Case Report
Copyright ©The Author(s) 2016. Published by Baishideng Publishing Group Inc. All rights reserved.
World J Cardiol. Jul 26, 2016; 8(7): 432-435
Published online Jul 26, 2016. doi: 10.4330/wjc.v8.i7.432
Rare presentation of intralobar pulmonary sequestration associated with repeated episodes of ventricular tachycardia
D Sheshagiri Rao, Ramachandra Barik
D Sheshagiri Rao, Ramachandra Barik, Department of Cardiology, Nizam’s Institute of Medical Sciences, Hyderabad 500082, Telangana, India
Author contributions: Rao DS had suggested the line of management; Barik R had done the procedure and written the manuscript.
Institutional review board statement: This case report was won the approval of the institutional ethical committee and the Review Board standards at Nizam’s Institute of Medical Sciences, Hyderabad, India.
Informed consent statement: The patient involved in this study gave her written informed consent authorizing use and disclosure of her protected health information.
Conflict-of-interest statement: None.
Open-Access: This article is an open-access article which was selected by an in-house editor and fully peer-reviewed by external reviewers. It is distributed in accordance with the Creative Commons Attribution Non Commercial (CC BY-NC 4.0) license, which permits others to distribute, remix, adapt, build upon this work non-commercially, and license their derivative works on different terms, provided the original work is properly cited and the use is non-commercial. See: http://creativecommons.org/licenses/by-nc/4.0/
Correspondence to: Dr. Ramachandra Barik, Department of Cardiology, Nizam’s Institute of Medical Sciences, Punjagutta, Hyderabad 500082, Telangana, India. cardioramachandra@gmail.com
Telephone: +91-040-23404156Fax: +91-040-23310076
Received: March 6, 2016
Peer-review started: March 7, 2016
First decision: April 15, 2016
Revised: May 5, 2016
Accepted: May 31, 2016
Article in press: June 2, 2016
Published online: July 26, 2016
Abstract

Arterial supply of an intralobar pulmonary sequestration (IPS) from the coronary circulation is extremely rare. A significant coronary steal does not occur because of dual or triple sources of blood supply to sequestrated lung tissue. We present a 60-year-old woman who presented to us with repeated episodes of monomorphic ventricular tachycardia (VT) in last 3 mo. Radio frequency ablation was ineffective. On evaluation, she had right lower lobe IPS with dual arterial blood supply, i.e., right pulmonary artery and the systemic arterial supply from the right coronary artery (RCA). Stress myocardial perfusion scan revealed significant inducible ischemia in the RCA territory. Coronary angiogram revealed critical stenosis of proximal RCA just after the origin of the systemic artery supplying IPS. The critical stenosis in the RCA was stented. At 12 mo follow-up, she had no further episodes of VT or angina.
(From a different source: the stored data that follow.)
[src/rtl/led_chaser_pkg.sv]
// led_chaser_pkg: shared definitions for the LED chaser.
//   - MODE_* : pattern select codes carried on mode / active_mode.
//   - DIR_*  : bounce direction flag encoding.
//   - start_value(): first LED value shown after a mode is (re)selected.
package led_chaser_pkg;

  typedef logic [1:0] mode_t;

  localparam mode_t MODE_ROL    = 2'd0;
  localparam mode_t MODE_ROR    = 2'd1;
  localparam mode_t MODE_BOUNCE = 2'd2;
  localparam mode_t MODE_FILL   = 2'd3;

  localparam logic DIR_UP   = 1'b0;
  localparam logic DIR_DOWN = 1'b1;

  // Widest LED bank the start-value helper can describe.
  localparam int LED_MAX_W = 64;

  // Start value of a pattern: only ROR begins at the MSB, all others at bit 0.
  function automatic logic [LED_MAX_W-1:0] start_value(input mode_t mode, input int width);
    logic [LED_MAX_W-1:0] v;
    case (mode)
      MODE_ROR: v = LED_MAX_W'(1) << (width - 1);
      MODE_ROL,
      MODE_BOUNCE,
      MODE_FILL: v = LED_MAX_W'(1);
      default:  v = LED_MAX_W'(1);
    endcase
    return v;
  endfunction

endpackage
$ cat config.mk
export PLATFORM = sky130hd
export DESIGN_NAME = risc5_mem_arbiter
export DESIGN_NICKNAME = d
export VERILOG_FILES = /design/src/rtl/memarb_pkg.sv /design/src/rtl/memarb_burst_seq.sv /design/src/rtl/risc5_mem_arbiter.sv
export SDC_FILE = /design/constraint.sdc
export NUM_CORES = 1
export LEC_CHECK = 0
export CAP_MARGIN = 30
export CELL_PAD_IN_SITES_DETAIL_PLACEMENT = 1
export CELL_PAD_IN_SITES_GLOBAL_PLACEMENT = 2
export CORE_MARGIN = 1
export CORE_UTILIZATION = 15
export CTS_CLUSTER_SIZE = 25
export DETAILED_ROUTE_END_ITERATION = 7
export GPL_TIMING_DRIVEN = 0
export HOLD_SLACK_MARGIN = 0.1
export PLACE_DENSITY = 0.95
export SLEW_MARGIN = 10
export SYNTH_ARGS = -nofsm -noshare
export SYNTH_HDL_FRONTEND = slang
export SYNTH_SLANG_ARGS = --single-unit
$ cat constraint.sdc
create_clock -name clk -period 3.2 [get_ports clk]
set_clock_uncertainty 0.1 [all_clocks]
set_input_delay 0.64 -clock clk [delete_from_list [all_inputs] [get_ports clk]]
set_output_delay 0.64 -clock clk [all_outputs]
set_load 0.05 [all_outputs]
`src/rtl/f_ADD.sv`:
```
// N-bit ripple-carry adder used as the single arithmetic element of the ALU datapath.
module f_ADD #(
    parameter int unsigned N = 8
) (
    input  logic [N-1:0] a,
    input  logic [N-1:0] b,
    input  logic         c_in,
    output logic [N-1:0] sum,
    output logic         c_out
);

    logic c;

    // A variable carry is used so the chain is a single combinational process.
    always_comb begin
        c   = c_in;
        sum = '0;
        for (int i = 0; i < N; i++) begin
            sum[i] = a[i] ^ b[i] ^ c;
            c      = (a[i] & b[i]) | (c & (a[i] ^ b[i]));
        end
        c_out = c;
    end

endmodule

```
`src/rtl/shift_add_mul.sv`:
```
// Multi-cycle unsigned N x N -> 2N shift-add multiplier, one multiplier bit per clock.
// Optional macro SHIFT_ADD_MUL_ZERO_BYPASS_EN: zero operands complete in one cycle.
module shift_add_mul #(
    parameter int unsigned N = 8
) (
    input  logic           clk,
    input  logic           rst_n,
    input  logic           start,
    input  logic [N-1:0]   a,
    input  logic [N-1:0]   b,
    output logic           busy,
    output logic           done,
    output logic [2*N-1:0] product
);

    localparam int unsigned CntW = $clog2(N + 1);

    localparam logic [1:0] StIdle = 2'd0;
    localparam logic [1:0] StRun  = 2'd1;
    localparam logic [1:0] StDone = 2'd2;

    logic [1:0]     st_q, st_d;
    logic [N-1:0]   m_q, m_d;
    logic [N-1:0]   acc_q, acc_d;
    logic [N-1:0]   mq_q, mq_d;
    logic [CntW-1:0] cnt_q, cnt_d;
    logic [2*N-1:0] product_q, product_d;

    logic [N-1:0]   add_sum;
    logic           add_cout;
    logic [2*N-1:0] shifted;

    f_ADD #(
        .N (N)
    ) u_add (
        .a     (acc_q),
        .b     (m_q),
        .c_in  (1'b0),
        .sum   (add_sum),
        .c_out (add_cout)
    );

    // Carry-out lands in acc[N-1] so no product bit is ever lost.
    assign shifted = mq_q[0] ? {add_cout, add_sum, mq_q[N-1:1]}
                             : {1'b0, acc_q, mq_q[N-1:1]};

    always_comb begin
        st_d      = st_q;
        m_d       = m_q;
        acc_d     = acc_q;
        mq_d      = mq_q;
        cnt_d     = cnt_q;
        product_d = product_q;
        case (st_q)
            StIdle: begin
                if (start) begin
`ifdef SHIFT_ADD_MUL_ZERO_BYPASS_EN
                    if ((a == '0) || (b == '0)) begin
                        product_d = '0;
                        st_d      = StDone;
                    end else begin
                        m_d   = a;
                        mq_d  = b;
                        acc_d = '0;
                        cnt_d = CntW'(N);
                        st_d  = StRun;
                    end
`else
                    m_d   = a;
                    mq_d  = b;
                    acc_d = '0;
                    cnt_d = CntW'(N);
                    st_d  = StRun;
`endif
                end
            end
            StRun: begin
                acc_d = shifted[2*N-1:N];
                mq_d  = shifted[N-1:0];
                cnt_d = cnt_q - CntW'(1);
                if (cnt_q == CntW'(1)) begin
                    product_d = shifted;
                    st_d      = StDone;
                end
            end
            StDone: st_d = StIdle;
            default: st_d = StIdle;
        endcase
    end

    always_ff @(posedge clk or negedge rst_n) begin
        if (!rst_n) begin
            st_q      <= StIdle;
            m_q       <= '0;
            acc_q     <= '0;
            mq_q      <= '0;
            cnt_q     <= '0;
            product_q <= '0;
        end else begin
            st_q      <= st_d;
            m_q       <= m_d;
            acc_q     <= acc_d;
            mq_q      <= mq_d;
            cnt_q     <= cnt_d;
            product_q <= product_d;
        end
    end

    assign busy    = (st_q == StRun);
    assign done    = (st_q == StDone);
    assign product = product_q;

endmodule

```
`config.mk`:
```
export PLATFORM = sky130hd
export DESIGN_NAME = shift_add_mul
export DESIGN_NICKNAME = d
export VERILOG_FILES = /design/src/rtl/f_ADD.sv /design/src/rtl/shift_add_mul.sv
export SDC_FILE = /design/constraint.sdc
export NUM_CORES = 1
export LEC_CHECK = 0
export CAP_MARGIN = 10
export CORE_MARGIN = 2
export CORE_UTILIZATION = 50
export DETAILED_ROUTE_END_ITERATION = 8
export PLACE_DENSITY = 0.82
export RECOVER_POWER = 100
export SLEW_MARGIN = 30
export SYNTH_ARGS = -nofsm -noshare
export SYNTH_HDL_FRONTEND = slang
export SYNTH_SLANG_ARGS = --single-unit
export TNS_END_PERCENT = 5
```
`constraint.sdc`:
```
create_clock -name clk -period 5.9 [get_ports clk]
set_input_delay 1.18 -clock clk [delete_from_list [all_inputs] [get_ports clk]]
set_output_delay 1.18 -clock clk [all_outputs]
set_load 0.05 [all_outputs]
```
==> results.sh <==
export IMPL_grt_pass1_vias=1543
export IMPL_crit_chain="ha_1 -> fa_1 -> inv_1 -> fa_1 -> inv_1 -> fa_1 -> inv_1 -> fa_1 -> fa_1 -> fa_1 -> inv_1 -> fa_1 -> mux2_1 -> mux2_1"
export IMPL_crit_path_top_delay_cell="fa_1"
export IMPL_start_kind="flip-flop"
export IMPL_first_pass_iters=4
export IMPL_antenna_found_initial=0
export IMPL_reg2reg_setup_slack_ns=2.14
export IMPL_min_path_cells=1
export IMPL_initial_core_util=0.509
export IMPL_yosysTopAreaCell="dfrtp_1"
export IMPL_synth_common_cells="dfrtp_1, inv_1, mux2_2"
export IMPL_end_kind="flip-flop"
export IMPL_grt_overflow=0
export IMPL_synth_area_leaders="dfrtp_1, mux2_2, fa_1"
export IMPL_numCtsBuffers=5
export IMPL_vias=1450
export IMPL_clock_sinks=46
export IMPL_critPathKind="reg -> reg"
export IMPL_post_route_min_period_ns=3.76
export IMPL_vias_per_cell=5.45
export IMPL_reg2regPathDepth=14
export IMPL_cts_setup_buffers=0
export IMPL_drtAntennaViolNets=0
export IMPL_worst_path_stages=14
export IMPL_crit_top_cell="fa_1"
export IMPL_crit_arrival_ns=3.93
export IMPL_grt_max_degree=47
export IMPL_period_share=0.637
export IMPL_critPathMaxStageDelay_ns=0.40
export IMPL_status="complete, but fails checks"
export IMPL_cts_tree="built"
export IMPL_grt_setup_unrepaired="no"
export IMPL_mappedNetlistArea_um2=2190
export IMPL_cts_resized=0
export IMPL_violations="capacitance limit, slew limit"
export IMPL_holdCritPathClass="reg -> reg"
export IMPL_ys_seq_area_frac=0.526
export IMPL_syn_area_per_cell_um2=12.2
export IMPL_worst_ep_required_time_ns=6.08
export IMPL_diodes=0
export IMPL_hold_buffers=0
export IMPL_placement_rows=24
export IMPL_crit_fanout=3
export IMPL_yosysUniqueCellTypes=32
export IMPL_worst_slew_pin_slew_ns=2.40
export IMPL_syn_inst=179
export IMPL_fp_dieW_um=70.1
export IMPL_p_leak_nw=1.19
export IMPL_drt_wl_total_um=4050
export IMPL_remaining_drc_errors=0
export IMPL_insertion_delay_ns=0.29
export IMPL_port_buffer_count=36
export IMPL_final_setup_viol_count=0
export IMPL_yosysWarnings=0
export IMPL_area_growth_pct=18.5
export IMPL_fp_dieH_um=70.1
export IMPL_clockRootBuffer="clkbuf_8"
export IMPL_final_util=0.604
export IMPL_max_slew_margin=-0.598
export IMPL_synth_edf_count=0
export IMPL_grt_first_pass_wirelength_um=7130
export IMPL_fin_skew_ns=0.00716
export IMPL_place_congestion=0.826
export IMPL_placed_area_um2=2570
export IMPL_max_freq_ghz=0.266
export IMPL_async_flop_share=1.00
export IMPL_hold_violations=0
export IMPL_synth_main_ff_cell="dfrtp_1"
export IMPL_setup_tns_ns=0
export IMPL_drv_slew=61
export IMPL_die_area_um2=4920
export IMPL_fillers=362
export IMPL_dpl_hpwl_um=2870
export IMPL_cp_top_family="adder cells"
export IMPL_synthesis_nets=208
export IMPL_cts_clk_slew_worst_paths_ns=0.08
export IMPL_maxCapViolCount=2
export IMPL_h_tree_depth=2
export IMPL_routedWlPerCell_um=15.2
export IMPL_synth_most_common_cell="dfrtp_1"
export IMPL_grt_usage=0.188
export IMPL_drt_iter0_drc=55
export IMPL_drive_gt1_frac=0.0888
export IMPL_p_per_area_nw_per_um2=560
export IMPL_nets=243
export IMPL_core_area_um2=4290
export IMPL_synth_top_area_frac=0.526
export IMPL_ys_ff_latch=46
export IMPL_vdd_drop_max_mv=0.212
export IMPL_critical_path_buf_inv_count=4
export IMPL_clockBufferDepth=2
export IMPL_io_pins=37
export IMPL_postLayoutCellArea_um2=2590
metal layers:
metal,global-route usage,vias to the layer above,share of wire
li1,-,681,-
met1,0.241,732,0.43
met2,0.308,28,0.51
met3,0.0505,9,0.035
met4,0.0726,0,0.020
met5,0,-,0
report_power, final:
group | internal (mW) | switching, mW | total [mW]
Sequential | 0.460 | 0.114 | 0.574
Clock | 0.0816 | 0.0955 | 0.177
Combinational | 0.286 | 0.415 | 0.701
Total | 0.827 | 0.624 | 1.45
Keywords: Coronary steal, Coronary artery disease, Ventricular tachycardia, Angioplasty, Intralobar pulmonary sequestration

Core tip: The intralobar pulmonary sequestration (IPS) of right lower lobe of the lung (RLL) is less than 10% of all the pulmonary sequestration. It is rare to encounter that right coronary artery is being the source of systemic arterial supply to IPS of RLL. This anomalous artery was the reason for ischemia in the area subtended by right coronary artery (RCA) by coronary steal phenomenon. A significant stenosis of RCA just distal to origin of the anomalous artery supplying the IPS is extremely rare which was further worsening ischemia by incremental steal. We felt excessive stealing from RCA was the reason for ischemic ventricular tachycardia in this patient. Angioplasty of right coronary stenosis relieved ischemia in the area subtended by RCA by removing obstruction and reducing coronary steal.